La situación de delincuencia en Trujillo se ha vuelto alarmante, con un aumento significativo de casos de extorsión. Recientemente, una bodeguera fue víctima de un ataque con un artefacto explosivo en su negocio familiar ubicado en la segunda etapa de la urbanización El Valle. Este incidente no es aislado; ya se habían registrado ataques similares en el pasado, lo que refleja un patrón preocupante de violencia y amenazas hacia pequeños comerciantes en la región.
La agraviada compartió su experiencia aterradora tras la detonación del explosivo. Ella y su familia han sido objeto de amenazas constantes desde el ataque, recibiendo exigencias de dinero que ascienden a 80 mil soles. La comerciante expresó su temor y la falta de apoyo por parte de las autoridades, quienes no han logrado brindar la protección necesaria ante esta creciente ola de criminalidad.

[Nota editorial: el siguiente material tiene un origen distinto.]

### config.mk
export PLATFORM = sky130hd
export DESIGN_NAME = mmd_memory_map_decoder
export DESIGN_NICKNAME = d
export VERILOG_FILES = /design/src/logic/mmd_pkg.sv /design/src/logic/mmd_cfg_if.sv /design/src/logic/mmd_space_decode.sv /design/src/logic/mmd_memory_map_decoder.sv
export SDC_FILE = /design/constraint.sdc
export NUM_CORES = 1
export LEC_CHECK = 0
export ABC_AREA = 1
export BUFFER_PORTS_ARGS = -buffer_cell sky130_fd_sc_hd__buf_2
export CAP_MARGIN = 20
export CORE_MARGIN = 1.5
export CORE_UTILIZATION = 40
export CTS_BUF_LIST = sky130_fd_sc_hd__clkbuf_2 sky130_fd_sc_hd__clkbuf_4 sky130_fd_sc_hd__clkbuf_8
export CTS_CLUSTER_SIZE = 24
export DETAILED_ROUTE_END_ITERATION = 7
export GPL_ROUTABILITY_DRIVEN = 0
export PLACE_DENSITY = 0.75
export SKIP_LAST_GASP = 1
export SYNTH_ARGS = -nofsm -noshare
export SYNTH_HDL_FRONTEND = slang
export SYNTH_SLANG_ARGS = --single-unit
### constraint.sdc
create_clock -name sys_clk -period 2.8 [get_ports sys_clk]
set_input_delay 0.28 -clock sys_clk [delete_from_list [all_inputs] [get_ports sys_clk]]
set_output_delay 0.28 -clock sys_clk [all_outputs]
set_load 0.1 [all_outputs]
### src/logic/mmd_pkg.sv
package mmd_pkg;

    localparam int          ADDR_W       = 16;
    localparam int          ALLOC_W      = 8;

    typedef enum logic [3:0] {
        RG_EXT    = 4'h0,
        RG_MMR    = 4'h1,
        RG_BLK0   = 4'h2,
        RG_BLK1   = 4'h3,
        RG_BLK2   = 4'h4,
        RG_SINGLE = 4'h5,
        RG_ROM    = 4'h6,
        RG_BOOT   = 4'h7,
        RG_IOREG  = 4'h8,
        RG_RSVD   = 4'h9,
        RG_GLOBAL = 4'ha
    } mmd_region_e;

    typedef enum logic [1:0] {
        SP_PROG = 2'h0,
        SP_DATA = 2'h1,
        SP_IO   = 2'h2
    } mmd_space_e;

    // data space
    localparam logic [15:0] MMR_LO       = 16'h0000;
    localparam logic [15:0] MMR_HI       = 16'h005f;
    localparam logic [15:0] BLK2_LO      = 16'h0060;
    localparam logic [15:0] BLK2_HI      = 16'h007f;
    localparam logic [15:0] BLK0D_LO     = 16'h0100;
    localparam logic [15:0] BLK0D_HI     = 16'h02ff;
    localparam logic [15:0] BLK1_LO      = 16'h0300;
    localparam logic [15:0] BLK1_HI      = 16'h04ff;
    localparam logic [15:0] LOW_RSVD_HI  = 16'h07ff;
    localparam logic [15:0] MID_LO       = 16'h0800;
    localparam logic [15:0] MID_HI       = 16'h0fff;
    localparam logic [15:0] SINGLE_LO    = 16'h1000;
    localparam logic [15:0] SINGLE_HI    = 16'h1fff;
    localparam int          SINGLE_BLK_BIT = 11;
    // program space
    localparam logic [15:0] ROM_LO       = 16'h0000;
    localparam logic [15:0] ROM_HI       = 16'h0fff;
    localparam logic [15:0] BOOT_HI      = 16'h00ff;
    localparam logic [15:0] BLK0P_LO     = 16'hfe00;
    localparam logic [15:0] BLK0P_HI     = 16'hffff;
    // i/o space
    localparam logic [15:0] IO_ROMV_LO   = 16'hfff0;
    localparam logic [15:0] IO_BOOTV_LO  = 16'hffe0;
    localparam logic [15:0] IO_HI        = 16'hffff;

    // reset values
    localparam logic [7:0]  ALLOC_RST    = 8'h00;
    localparam logic        ROM_SEL_RST  = 1'b1;
    localparam logic        RAM_STRAP_RST = 1'b0;
    localparam logic        BOOT_RST     = 1'b1;
    localparam logic [1:0]  STRAP_SETTLE = 2'h2;

    function automatic logic in_rng(input logic [15:0] a,
                                    input logic [15:0] lo,
                                    input logic [15:0] hi);
        return (a >= lo) && (a <= hi);
    endfunction

    function automatic logic is_global(input logic [15:0] a, input logic [7:0] alloc);
        return (alloc != 8'h00) && ((a[15:8] & alloc) == alloc);
    endfunction

endpackage

### src/logic/mmd_cfg_if.sv
`timescale 1ns/1ps
interface mmd_cfg_if;
    logic       blk0_prog;
    logic       rom_en;
    logic       ram_en;
    logic       boot_en;
    logic [7:0] alloc;

    modport src (output blk0_prog, output rom_en, output ram_en, output boot_en, output alloc);
    modport dec (input blk0_prog, input rom_en, input ram_en, input boot_en, input alloc);
endinterface

### src/logic/mmd_space_decode.sv
`timescale 1ns/1ps
module mmd_space_decode #(
    parameter mmd_pkg::mmd_space_e SPACE       = mmd_pkg::SP_DATA,
    parameter bit                  ROM_VARIANT = 1'b1
) (
    // configuration
    mmd_cfg_if.dec                 cfg,
    // address
    input  wire logic [15:0]       addr,
    // result
    output mmd_pkg::mmd_region_e   region
);
    mmd_pkg::mmd_region_e prog_rg;
    mmd_pkg::mmd_region_e data_rg;
    mmd_pkg::mmd_region_e io_rg;

    wire        sa_on   = ROM_VARIANT && cfg.ram_en;
    wire        in_sa   = mmd_pkg::in_rng(addr, mmd_pkg::SINGLE_LO, mmd_pkg::SINGLE_HI);
    wire [15:0] io_lo   = ROM_VARIANT ? mmd_pkg::IO_ROMV_LO : mmd_pkg::IO_BOOTV_LO;
    wire        in_mid  = mmd_pkg::in_rng(addr, mmd_pkg::MID_LO, mmd_pkg::MID_HI);

    // glob checked last: on-chip claims the low 2K first
    assign data_rg =
        mmd_pkg::in_rng(addr, mmd_pkg::MMR_LO, mmd_pkg::MMR_HI) ? mmd_pkg::RG_MMR :  // RL4 RL17
        mmd_pkg::in_rng(addr, mmd_pkg::BLK2_LO, mmd_pkg::BLK2_HI)   ? mmd_pkg::RG_BLK2 : // RL10
        mmd_pkg::in_rng(addr, mmd_pkg::BLK0D_LO, mmd_pkg::BLK0D_HI) ?
            (cfg.blk0_prog ? mmd_pkg::RG_RSVD : mmd_pkg::RG_BLK0) :                 // RL11 RL12
        mmd_pkg::in_rng(addr, mmd_pkg::BLK1_LO, mmd_pkg::BLK1_HI)   ? mmd_pkg::RG_BLK1 : // RL12
        (addr <= mmd_pkg::LOW_RSVD_HI)                              ? mmd_pkg::RG_RSVD :
        (in_mid && sa_on)                                           ? mmd_pkg::RG_RSVD :
        (in_sa && sa_on)                                            ? mmd_pkg::RG_SINGLE : // RL8
        mmd_pkg::is_global(addr, cfg.alloc)                         ? mmd_pkg::RG_GLOBAL : // RL2
        mmd_pkg::RG_EXT;                                                               // RL20

    assign prog_rg =
        (ROM_VARIANT && cfg.rom_en &&
         mmd_pkg::in_rng(addr, mmd_pkg::ROM_LO, mmd_pkg::ROM_HI)) ? mmd_pkg::RG_ROM :  // RL5 RL6
        (!ROM_VARIANT && cfg.boot_en && (addr <= mmd_pkg::BOOT_HI)) ? mmd_pkg::RG_BOOT :
        (in_sa && sa_on)                                          ? mmd_pkg::RG_SINGLE : // RL8
        (cfg.blk0_prog && mmd_pkg::in_rng(addr, mmd_pkg::BLK0P_LO, mmd_pkg::BLK0P_HI)) ?
            mmd_pkg::RG_BLK0 :                                                          // RL11 RL12
        mmd_pkg::RG_EXT;                                                                // RL20

    assign io_rg = mmd_pkg::in_rng(addr, io_lo, mmd_pkg::IO_HI) ?
                   mmd_pkg::RG_IOREG : mmd_pkg::RG_EXT;                // RL13 RL18 RL17 RL20

    assign region = (SPACE == mmd_pkg::SP_PROG) ? prog_rg :
                    (SPACE == mmd_pkg::SP_DATA) ? data_rg : io_rg;     // RL1
endmodule // mmd_space_decode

La lucha contra la extorsión
A pesar de haber presentado denuncias ante la policía, la bodeguera siente que no ha habido avances significativos en su caso. La falta de acción efectiva por parte de las autoridades ha dejado a muchos comerciantes sintiéndose desprotegidos y vulnerables. La comunidad local pide más intervención policial para detener a los delincuentes que operan impunemente y que amenazan el sustento de familias trabajadoras.